#### Records to process

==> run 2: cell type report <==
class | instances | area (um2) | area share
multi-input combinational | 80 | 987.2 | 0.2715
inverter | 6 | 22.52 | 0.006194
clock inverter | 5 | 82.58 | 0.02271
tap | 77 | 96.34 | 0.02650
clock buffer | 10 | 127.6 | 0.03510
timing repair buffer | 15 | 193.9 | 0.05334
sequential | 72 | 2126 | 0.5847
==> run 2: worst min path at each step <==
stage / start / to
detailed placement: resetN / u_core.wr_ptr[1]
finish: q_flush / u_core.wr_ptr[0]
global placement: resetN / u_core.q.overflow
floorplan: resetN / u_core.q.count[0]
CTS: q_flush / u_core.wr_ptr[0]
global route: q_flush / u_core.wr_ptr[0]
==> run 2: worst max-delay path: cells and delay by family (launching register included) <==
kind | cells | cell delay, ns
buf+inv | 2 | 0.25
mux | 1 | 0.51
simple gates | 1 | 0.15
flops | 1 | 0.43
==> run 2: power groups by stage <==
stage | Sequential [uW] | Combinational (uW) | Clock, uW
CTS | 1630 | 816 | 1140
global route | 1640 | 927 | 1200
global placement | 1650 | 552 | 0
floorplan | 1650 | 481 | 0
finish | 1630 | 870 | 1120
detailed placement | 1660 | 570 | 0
File: src/rtl/fifo_frame_reader.sv
// Frame FIFO reader: pulls 128-bit frames and serializes them as 16-bit words toward the SPI transmitter.
// Latency: first word_valid two cycles after fifo_ready is sampled; words back-to-back while word_ready stays high.
// Backpressure: word_out/word_valid hold while word_ready=0; abort drops the frame unpopped.
// Optional feature: define FRAME_HEADER_EN to prefix each frame with the header word {8'hA5, frame_cnt}.
module fifo_frame_reader (
  input  logic         read_clk,
  input  logic         reset_n,
  input  logic         fifo_ready,
  input  logic [127:0] frame_data_out,
  output logic         frame_pop,
  output logic [15:0]  word_out,
  output logic         word_valid,
  input  logic         word_ready,
  input  logic         abort,
  output logic [7:0]   frame_cnt,
  output logic         busy
);

`ifdef FRAME_HEADER_EN
  // Header occupies transfer 0, data words follow at transfers 1..8.
  localparam logic [3:0] LAST_IDX = 4'd8;
`else
  localparam logic [3:0] LAST_IDX = 4'd7;
`endif

  typedef enum logic [2:0] {
    IDLE = 3'd0,
    LOAD = 3'd1,
    SEND = 3'd2,
    POP  = 3'd3,
    HOLD = 3'd4
  } state_t;

  state_t         state_q, state_d;
  logic [3:0]     idx_q, idx_d;
  logic [127:0]   shadow_q, shadow_d;
  logic [7:0]     frame_cnt_q, frame_cnt_d;
  logic           hold_q, hold_d;
  logic [15:0]    word_out_q, word_out_d;
  logic           word_valid_q, word_valid_d;
  logic           frame_pop_q, frame_pop_d;

  logic [15:0]    first_word;
  logic [15:0]    next_word;
  logic [2:0]     next_sel;

  // Select the word launched from LOAD and the word following the current index in SEND.
  always_comb begin
`ifdef FRAME_HEADER_EN
    first_word = {8'hA5, frame_cnt_q};
    // Transfer idx+1 carries shadow word idx because transfer 0 is the header.
    next_sel   = idx_q[2:0];
`else
    first_word = frame_data_out[15:0];
    next_sel   = 3'(idx_q + 4'd1);
`endif
    next_word  = shadow_q[{next_sel, 4'b0000} +: 16];
  end

  // Next-state and registered-output computation.
  always_comb begin
    state_d      = state_q;
    idx_d        = idx_q;
    shadow_d     = shadow_q;
    frame_cnt_d  = frame_cnt_q;
    hold_d       = hold_q;
    word_out_d   = word_out_q;
    word_valid_d = 1'b0;
    frame_pop_d  = 1'b0;

    case (state_q)
      IDLE: begin
        if (fifo_ready && !abort) begin
          state_d = LOAD;
        end
      end

      LOAD: begin
        if (abort) begin
          state_d = IDLE;
        end else begin
          shadow_d     = frame_data_out;
          idx_d        = 4'd0;
          word_out_d   = first_word;
          word_valid_d = 1'b1;
          state_d      = SEND;
        end
      end

      SEND: begin
        if (abort) begin
          // Abort beats a final-word transfer: the frame stays in the FIFO.
          state_d = IDLE;
          idx_d   = 4'd0;
        end else if (word_ready) begin
          if (idx_q == LAST_IDX) begin
            state_d     = POP;
            frame_pop_d = 1'b1;
            idx_d       = 4'd0;
          end else begin
            idx_d        = idx_q + 4'd1;
            word_out_d   = next_word;
            word_valid_d = 1'b1;
          end
        end else begin
          word_valid_d = 1'b1;
        end
      end

      POP: begin
        // Abort is ignored from here on; the pop has already been issued.
        frame_cnt_d = frame_cnt_q + 8'd1;
        hold_d      = 1'b0;
        state_d     = HOLD;
      end

      HOLD: begin
        // Two quiet cycles let the FIFO's synchronized pointers catch up.
        if (hold_q) begin
          hold_d  = 1'b0;
          state_d = IDLE;
        end else begin
          hold_d = 1'b1;
        end
      end

      default: begin
        state_d = IDLE;
      end
    endcase
  end

  // State and output registers with asynchronous active-low reset.
  always_ff @(posedge read_clk or negedge reset_n) begin
    if (!reset_n) begin
      state_q      <= IDLE;
      idx_q        <= 4'd0;
      shadow_q     <= '0;
      frame_cnt_q  <= 8'd0;
      hold_q       <= 1'b0;
      word_out_q   <= 16'd0;
      word_valid_q <= 1'b0;
      frame_pop_q  <= 1'b0;
    end else begin
      state_q      <= state_d;
      idx_q        <= idx_d;
      shadow_q     <= shadow_d;
      frame_cnt_q  <= frame_cnt_d;
      hold_q       <= hold_d;
      word_out_q   <= word_out_d;
      word_valid_q <= word_valid_d;
      frame_pop_q  <= frame_pop_d;
    end
  end

  assign word_out   = word_out_q;
  assign word_valid = word_valid_q;
  assign frame_pop  = frame_pop_q;
  assign frame_cnt  = frame_cnt_q;
  assign busy       = (state_q != IDLE);

endmodule
## config.mk

```make
export PLATFORM = sky130hd
export DESIGN_NAME = step_ctrl
export DESIGN_NICKNAME = d
export VERILOG_FILES = /design/src/rtl/step_ctrl_pkg.sv /design/src/rtl/step_ctrl_debounce.sv /design/src/rtl/step_ctrl.sv
export SDC_FILE = /design/constraint.sdc
export NUM_CORES = 1
export LEC_CHECK = 0
export BUFFER_PORTS_ARGS = -buffer_cell sky130_fd_sc_hd__buf_2
export CORE_ASPECT_RATIO = 0.6
export CORE_MARGIN = 10
export CORE_UTILIZATION = 59
export DETAILED_ROUTE_END_ITERATION = 7
export PLACE_DENSITY = 0.77
export SLEW_MARGIN = 40
export SYNTH_ARGS = -nofsm -noshare
export SYNTH_HDL_FRONTEND = slang
export SYNTH_SLANG_ARGS = --single-unit
```

## constraint.sdc

```tcl
create_clock -name clk -period 2.4 [get_ports clk]
set_input_delay 0.12 -clock clk [delete_from_list [all_inputs] [get_ports clk]]
set_output_delay 0.12 -clock clk [all_outputs]
set_load 0.01 [all_outputs]
```

## src/rtl/step_ctrl_pkg.sv

```systemverilog
// Shared definitions for the run/single-step front panel: FSM encodings and the
// default debounce interval used by the front-panel inputs.
package step_ctrl_pkg;

  typedef enum logic [1:0] {
    ST_IDLE   = 2'b00,
    ST_RUN    = 2'b01,
    ST_STEP   = 2'b10,
    ST_HALTED = 2'b11
  } state_e;

  // 10 ms at 100 MHz.
  localparam int unsigned DEFAULT_DEBOUNCE_CYCLES = 1000000;

endpackage

```

## src/rtl/step_ctrl_debounce.sv

```systemverilog
// Two-flop synchronizer plus counter debouncer for a raw mechanical input, with a
// single-cycle pulse on each rising edge of the debounced level.
module step_ctrl_debounce
  import step_ctrl_pkg::*;
#(
  parameter int unsigned DEBOUNCE_CYCLES = DEFAULT_DEBOUNCE_CYCLES
) (
  input  logic clk,
  input  logic rst,
  input  logic din,
  output logic dout,
  output logic rise
);

  localparam int unsigned CntW = (DEBOUNCE_CYCLES > 1) ? $clog2(DEBOUNCE_CYCLES) : 1;
  localparam logic [CntW-1:0] CntMax = CntW'(DEBOUNCE_CYCLES - 1);

  logic            sync1_q, sync2_q;
  logic            stable_q;
  logic            rise_q;
  logic [CntW-1:0] cnt_q;

  always_ff @(posedge clk or negedge rst) begin
    if (!rst) begin
      sync1_q  <= 1'b0;
      sync2_q  <= 1'b0;
      stable_q <= 1'b0;
      rise_q   <= 1'b0;
      cnt_q    <= '0;
    end else begin
      sync1_q <= din;
      sync2_q <= sync1_q;
      rise_q  <= 1'b0;
      // Any return to the stable level restarts the qualification window.
      if (sync2_q == stable_q) begin
        cnt_q <= '0;
      end else if (cnt_q == CntMax) begin
        stable_q <= sync2_q;
        rise_q   <= sync2_q;
        cnt_q    <= '0;
      end else begin
        cnt_q <= cnt_q + CntW'(1);
      end
    end
  end

  assign dout = stable_q;
  assign rise = rise_q;

endmodule

```

## src/rtl/step_ctrl.sv

```systemverilog
// Run/single-step controller: turns divider ticks, a step button and a run switch
// into single-cycle processor enables, and parks the core on a halt request.
module step_ctrl
  import step_ctrl_pkg::*;
#(
  parameter int unsigned DEBOUNCE_CYCLES = DEFAULT_DEBOUNCE_CYCLES,
  parameter int unsigned STEP_CNT_W      = 16
) (
  input  logic                  clk,
  input  logic                  rst,
  input  logic                  clk_div,
  input  logic                  step_btn,
  input  logic                  run_sw,
  input  logic                  halt_req,
  output logic                  div_en,
  output logic                  proc_en,
  output logic [1:0]            state,
  output logic [STEP_CNT_W-1:0] step_count
);

  logic                  run_db, run_rise;
  logic                  step_db, step_press;
  logic                  tick;
  state_e                state_q;
  logic                  div_en_q, proc_en_q;
  logic                  clk_div_prev_q, run_db_prev_q;
  logic [STEP_CNT_W-1:0] step_count_q;

  step_ctrl_debounce #(
    .DEBOUNCE_CYCLES(DEBOUNCE_CYCLES)
  ) u_db_run (
    .clk (clk),
    .rst (rst),
    .din (run_sw),
    .dout(run_db),
    .rise(run_rise)
  );

  step_ctrl_debounce #(
    .DEBOUNCE_CYCLES(DEBOUNCE_CYCLES)
  ) u_db_step (
    .clk (clk),
    .rst (rst),
    .din (step_btn),
    .dout(step_db),
    .rise(step_press)
  );

  // clk_div is a data signal from the same domain; only its rising edge matters.
  assign tick = clk_div & ~clk_div_prev_q;

  always_ff @(posedge clk or negedge rst) begin
    if (!rst) begin
      state_q        <= ST_IDLE;
      div_en_q       <= 1'b0;
      proc_en_q      <= 1'b0;
      clk_div_prev_q <= 1'b0;
      run_db_prev_q  <= 1'b0;
      step_count_q   <= '0;
    end else begin
      clk_div_prev_q <= clk_div;
      run_db_prev_q  <= run_db;
      proc_en_q      <= 1'b0;
      unique case (state_q)
        ST_IDLE: begin
          if (run_db) begin
            state_q  <= ST_RUN;
            div_en_q <= 1'b1;
          end else if (step_press) begin
            state_q  <= ST_STEP;
            div_en_q <= 1'b1;
          end
        end
        ST_RUN: begin
          if (halt_req) begin
            state_q  <= ST_HALTED;
            div_en_q <= 1'b0;
          end else if (!run_db) begin
            state_q  <= ST_IDLE;
            div_en_q <= 1'b0;
          end else if (tick) begin
            proc_en_q    <= 1'b1;
            step_count_q <= step_count_q + STEP_CNT_W'(1);
          end
        end
        ST_STEP: begin
          if (halt_req) begin
            state_q  <= ST_HALTED;
            div_en_q <= 1'b0;
          end else if (tick) begin
            proc_en_q    <= 1'b1;
            step_count_q <= step_count_q + STEP_CNT_W'(1);
            state_q      <= ST_IDLE;
            div_en_q     <= 1'b0;
          end
        end
        ST_HALTED: begin
          // Leaving requires the operator to flip run off.
          if (run_db_prev_q && !run_db) begin
            state_q <= ST_IDLE;
          end
        end
        default: begin
          state_q  <= ST_IDLE;
          div_en_q <= 1'b0;
        end
      endcase
    end
  end

  assign state      = state_q;
  assign div_en     = div_en_q;
  assign proc_en    = proc_en_q;
  assign step_count = step_count_q;

endmodule

```

==> results.txt <==
----------------------------------------------------
[Routing]
  Antenna-violating nets left ... 0
  Iter 0 DRT Violations ... 216
  Detailed-routing iteration count for the pre-antenna-repair pass ... 4
  # DRC ... 0
  Total number of vias ... between 2000 and 2500
  Final routed wire length divided by cell count ... 15.1 um
  Vias per cell ... between 5 and 6
  Sum of routed wire length over all layers ... approximately 6700 um

[Floorplan]
  Area enclosed by the die boundary ... a little over 9000 um2
  Die Width ... ~120 um
  Height of the die ... around 80 um
  Row count ... 21
  Top-level port count ... 26
  Initial cell density of the core ... about three fifths
  Core area ... 5540 um2

[Placed design]
  Placed wire-length estimate after detailed placement ... roughly 4800 um
  Post-place setup slack ... between 0.2 and 0.3 ns
  Number of buffers added on ports ... 25
  Placed Instance Area ... between 3000 and 4000 um2
  Global placement routability congestion ... 0.868
  # placed instances ... about 430

[Cells and area]
  End-of-flow core utilization ... 68.0%
  Relative area change from synthesis to final layout ... 12.6%
  Design area ... ~3800 um2
  Fillers ... approximately 430
  Finished Layout Cells ... ~450
  Sequential cell area ... about 1700 um2
  Share of final-layout standard cells stronger than drive strength 1 ... 15.0%
  Nets ... 378
  Multi-input logic area ... between 1500 and 2000 um2
  Antenna diodes ... 0

[Logic synthesis]
  Most numerous cell in the Yosys netlist ... sky130_fd_sc_hd__dfrtp_1
  Mean post-synth cell area ... ~10 um2
  Post-synth EDFFs ... 0
  Synthesized netlist cell count ... 323
  Number of warning messages in the yosys log ... 0
  Unique cell type count in the Yosys netlist ... between 40 and 50
  Top cell type by total area after synthesis ... sky130_fd_sc_hd__dfrtp_1
  Post-synthesis async set-or-reset flop share ... between 90% and 100%
  Top cell types by occurrence after synthesis ... sky130_fd_sc_hd__dfrtp_1 (69), sky130_fd_sc_hd__nor2_1 (38), sky130_fd_sc_hd__xnor2_1 (27)
  Synthesis-stage register bit count ... 69
  Post-synthesis sequential area ratio ... approximately half
  Leading post-synthesis cells by cell area ... sky130_fd_sc_hd__dfrtp_1 (52%), sky130_fd_sc_hd__xnor2_1 (7.1%), sky130_fd_sc_hd__nor2_1 (4.3%)
  Mapped Area ... 3350 um2
  Post-synthesis net count ... 337
  Portion of synthesized cell area occupied by the leading cell type ... between 50% and 60%
  Main synth FF type ... sky130_fd_sc_hd__dfrtp_1

[Clocking]
  Number of buffers inserted by post-CTS setup repair ... 0
  Clock Root Buffer ... sky130_fd_sc_hd__clkbuf_8
  Clock tree from TritonCTS ... done
  Number of sinks on the clock net ... between 60 and 70
  Deepest level of the CTS H-tree ... 3
  Number of clock buffers inserted by TritonCTS ... 9
  Clock slew seen by the registers of the worst setup and hold paths ... 0.07 ns
  Clock latency on the worst-skew pair ... 0.34 ns
  Maximum clock path buffer count ... 2

[Timing]
  Max Freq ... ~0.47 GHz
  Final clock period utilization by the worst path ... roughly nine tenths
  Max Slew Vio Count ... 0
  Final setup vio count ... 0
  Final worst clock skew ... approximately 0.0065 ns
  Shortest period the worst path allows ... 2.12 ns
  TNS Setup ... 0 ns
  Final hold violation count ... 0
  Final worst-path setup slack ... approximately 0.28 ns
  Setup repair after global routing missed its margin ... no
  Normalized max-slew margin ... about three fifths
  Minimum hold slack ... 0.156 ns
  Worst Tran Pin Value ... 0.613 ns

[Flow run]
  Number of maximum-capacitance violations ... 0

[Min path]
  End point of the worst hold path ... proc_en
  Type of the tightest min-delay check ... input port to register
  Min-Delay Startpoint ... halt_req
  Hold path cells ... 4

[Setup path]
  Data arrival time at the worst-slack endpoint ... 2.34 ns
  Crit path capture type ... register
  Ordered list of cells on the worst path ... or4b_1 -> or4_4 -> o31ai_4 -> buf_4 -> nor2_1
  Critical-path top delay cell ... sky130_fd_sc_hd__or4_4
  FF-to-FF Start ... u_db_run.cnt_q[8]
  CP peak stage delay ... 0.55 ns
  Classification of the worst setup path ... register to register
  Setup slack of the most critical reg-to-reg path ... 0.28 ns
  Cell count of the worst reg-to-reg path ... 5
  Capture instance of the worst register-to-register path ... u_db_run.cnt_q[4]
  Kind of start point of the critical path ... register
  Max FO, Critical Path ... 20
  Required time reported for the critical path endpoint ... 2.62 ns

[Pwr]
  Overall power consumption ... approximately 2.5 mW
  PwrDens ... between 600 and 700 nW/um2
  Static leakage ... around 1.7 nW
  Worst voltage drop across the vdd grid ... around 310 uV

[Status]
  Outcome ... completed

[Global route]
  GRT Overall Usage ... ~16%
  Number of antenna violations at the first check in global routing ... 0
  Total grt overflow ... 0
  Vias in the first global route ... 2391
  Wire length of the first global-routing pass ... 11600 um
  Pin count of the biggest net entering global routing ... 70

----------------------------------------------------
==> state kept, by name, summed over array words and instances (netlist names) <==
| name | count |
|---|---|
| u_db_run.dout | 1 |
| u_db_step.sync1_q | 1 |
| u_db_step.dout | 1 |
| u_db_step.rise | 1 |
| u_db_run.sync2_q | 1 |
| state | 2 |
| run_db_prev_q | 1 |
| step_count | 16 |
| u_db_step.cnt_q | 20 |
| div_en | 1 |
| u_db_run.sync1_q | 1 |
| u_db_step.sync2_q | 1 |
| proc_en | 1 |
| u_db_run.cnt_q | 20 |
| clk_div_prev_q | 1 |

########

## Your task
Your answer must be the lines above from the one containing "[Placed design]" to the one containing "Synthesis-stage register bit count ... 69", both included, restated word for word.

## Completed task
[Placed design]
  Placed wire-length estimate after detailed placement ... roughly 4800 um
  Post-place setup slack ... between 0.2 and 0.3 ns
  Number of buffers added on ports ... 25
  Placed Instance Area ... between 3000 and 4000 um2
  Global placement routability congestion ... 0.868
  # placed instances ... about 430

[Cells and area]
  End-of-flow core utilization ... 68.0%
  Relative area change from synthesis to final layout ... 12.6%
  Design area ... ~3800 um2
  Fillers ... approximately 430
  Finished Layout Cells ... ~450
  Sequential cell area ... about 1700 um2
  Share of final-layout standard cells stronger than drive strength 1 ... 15.0%
  Nets ... 378
  Multi-input logic area ... between 1500 and 2000 um2
  Antenna diodes ... 0

[Logic synthesis]
  Most numerous cell in the Yosys netlist ... sky130_fd_sc_hd__dfrtp_1
  Mean post-synth cell area ... ~10 um2
  Post-synth EDFFs ... 0
  Synthesized netlist cell count ... 323
  Number of warning messages in the yosys log ... 0
  Unique cell type count in the Yosys netlist ... between 40 and 50
  Top cell type by total area after synthesis ... sky130_fd_sc_hd__dfrtp_1
  Post-synthesis async set-or-reset flop share ... between 90% and 100%
  Top cell types by occurrence after synthesis ... sky130_fd_sc_hd__dfrtp_1 (69), sky130_fd_sc_hd__nor2_1 (38), sky130_fd_sc_hd__xnor2_1 (27)
  Synthesis-stage register bit count ... 69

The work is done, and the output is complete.